MMDiff：扩展扩散Transformer以实现多模态生成

摘要

扩散变换器已展现出卓越的生成能力，但在内容渲染后，其去噪轨迹中计算出的丰富感知表征却被丢弃。我们提出MMDiff框架，将冻结的扩散变换器转化为多模态生成系统，可利用轻量级解码器头同时生成图像及任意组合的密集感知模态。核心发现是：感知信息沿去噪轨迹呈时间分布特性，采用空间变化聚合权重的多时间步特征融合至关重要，相较于单时间步提取，语义分割结果平均交并比（mIoU）最高可提升28.7%。我们进一步采用概念驱动注意力提取实现可解释的空间引导，并证明冻结扩散特征与DINOv3等先进编码器相比具有竞争力且相互补充。通过仅在冻结主干网络上训练轻量级解码器头，我们在语义分割、显著目标检测和深度估计任务中取得优异性能，并验证该框架可有效支持大规模合成数据生成。

English

Diffusion transformers have demonstrated remarkable generative capabilities, yet the rich perceptual representations computed across their denoising trajectory are discarded once the content is rendered. We present MMDiff, a framework that transforms a frozen diffusion transformer into a multi-modal generative system that jointly produces images alongside any combination of dense perceptual modalities using lightweight decoder heads. Our central finding is that perceptual information is temporally distributed along the denoising trajectory, and that multi-timestep feature fusion with spatially varying aggregation weights is essential, improving semantic segmentation results by up to 28.7% mIoU over single-timestep extraction.
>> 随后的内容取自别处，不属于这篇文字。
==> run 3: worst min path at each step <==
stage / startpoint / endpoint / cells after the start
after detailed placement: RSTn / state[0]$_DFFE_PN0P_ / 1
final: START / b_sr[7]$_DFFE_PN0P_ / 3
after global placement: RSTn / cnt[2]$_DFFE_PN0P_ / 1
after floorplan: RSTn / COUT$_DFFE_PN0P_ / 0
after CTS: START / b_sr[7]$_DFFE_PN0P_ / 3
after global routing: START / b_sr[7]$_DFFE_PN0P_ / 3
We further adopt concept-driven attention extraction for interpretable spatial guidance, and show that frozen diffusion features are competitive with and complementary to state-of-the-art encoders such as DINOv3. By training only lightweight decoder heads on a frozen backbone, we achieve strong performance in semantic segmentation, salient object detection, and depth estimation, and demonstrate that this framework enables effective synthetic data generation at scale.